Stored data:
····················

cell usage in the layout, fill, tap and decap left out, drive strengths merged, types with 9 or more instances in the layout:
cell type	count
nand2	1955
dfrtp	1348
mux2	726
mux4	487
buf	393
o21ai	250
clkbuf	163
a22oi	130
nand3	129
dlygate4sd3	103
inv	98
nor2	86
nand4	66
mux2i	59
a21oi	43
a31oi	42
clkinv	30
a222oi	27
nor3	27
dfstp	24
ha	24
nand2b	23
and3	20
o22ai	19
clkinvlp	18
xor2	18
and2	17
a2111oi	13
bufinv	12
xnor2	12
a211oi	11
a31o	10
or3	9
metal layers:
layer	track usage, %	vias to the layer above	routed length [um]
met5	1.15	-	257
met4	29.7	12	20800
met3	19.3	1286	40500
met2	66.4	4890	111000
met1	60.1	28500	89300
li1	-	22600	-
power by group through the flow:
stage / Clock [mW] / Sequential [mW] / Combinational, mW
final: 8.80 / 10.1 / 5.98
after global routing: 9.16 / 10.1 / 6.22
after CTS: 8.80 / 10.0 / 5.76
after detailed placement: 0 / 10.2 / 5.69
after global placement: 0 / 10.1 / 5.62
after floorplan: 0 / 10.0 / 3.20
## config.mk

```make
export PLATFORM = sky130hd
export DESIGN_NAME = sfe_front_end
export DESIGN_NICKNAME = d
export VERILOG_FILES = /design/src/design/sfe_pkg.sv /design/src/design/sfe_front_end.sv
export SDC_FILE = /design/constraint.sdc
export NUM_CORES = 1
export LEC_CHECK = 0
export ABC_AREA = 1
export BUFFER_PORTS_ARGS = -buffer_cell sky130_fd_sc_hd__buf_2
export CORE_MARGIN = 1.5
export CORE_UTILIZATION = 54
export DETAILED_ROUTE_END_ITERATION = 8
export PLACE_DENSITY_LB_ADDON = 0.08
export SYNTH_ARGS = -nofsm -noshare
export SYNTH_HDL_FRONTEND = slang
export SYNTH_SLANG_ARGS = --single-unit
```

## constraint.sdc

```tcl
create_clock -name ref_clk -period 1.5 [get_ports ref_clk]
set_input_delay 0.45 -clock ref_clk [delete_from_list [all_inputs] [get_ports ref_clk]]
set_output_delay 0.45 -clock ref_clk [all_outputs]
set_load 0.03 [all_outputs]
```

····················

Every line of the data must be written out again word for word.

**Answer for the task:**
cell usage in the layout, fill, tap and decap left out, drive strengths merged, types with 9 or more instances in the layout:
cell type	count
nand2	1955
dfrtp	1348
mux2	726
mux4	487
buf	393
o21ai	250
clkbuf	163
a22oi	130
nand3	129
dlygate4sd3	103
inv	98
nor2	86
nand4	66
mux2i	59
a21oi	43
a31oi	42
clkinv	30
a222oi	27
nor3	27
dfstp	24
ha	24
nand2b	23
and3	20
o22ai	19
clkinvlp	18
xor2	18
and2	17
a2111oi	13
bufinv	12
xnor2	12
a211oi	11
a31o	10
or3	9
metal layers:
layer	track usage, %	vias to the layer above	routed length [um]
met5	1.15	-	257
met4	29.7	12	20800
met3	19.3	1286	40500
met2	66.4	4890	111000
met1	60.1	28500	89300
li1	-	22600	-
power by group through the flow:
stage / Clock [mW] / Sequential [mW] / Combinational, mW
final: 8.80 / 10.1 / 5.98
after global routing: 9.16 / 10.1 / 6.22
after CTS: 8.80 / 10.0 / 5.76
after detailed placement: 0 / 10.2 / 5.69
after global placement: 0 / 10.1 / 5.62
after floorplan: 0 / 10.0 / 3.20
## config.mk

```make
export PLATFORM = sky130hd
export DESIGN_NAME = sfe_front_end
export DESIGN_NICKNAME = d
export VERILOG_FILES = /design/src/design/sfe_pkg.sv /design/src/design/sfe_front_end.sv
export SDC_FILE = /design/constraint.sdc
export NUM_CORES = 1
export LEC_CHECK = 0
export ABC_AREA = 1
export BUFFER_PORTS_ARGS = -buffer_cell sky130_fd_sc_hd__buf_2
export CORE_MARGIN = 1.5
export CORE_UTILIZATION = 54
export DETAILED_ROUTE_END_ITERATION = 8
export PLACE_DENSITY_LB_ADDON = 0.08
export SYNTH_ARGS = -nofsm -noshare
export SYNTH_HDL_FRONTEND = slang
export SYNTH_SLANG_ARGS = --single-unit
```

## constraint.sdc

```tcl
create_clock -name ref_clk -period 1.5 [get_ports ref_clk]
set_input_delay 0.45 -clock ref_clk [delete_from_list [all_inputs] [get_ports ref_clk]]
set_output_delay 0.45 -clock ref_clk [all_outputs]
set_load 0.03 [all_outputs]
```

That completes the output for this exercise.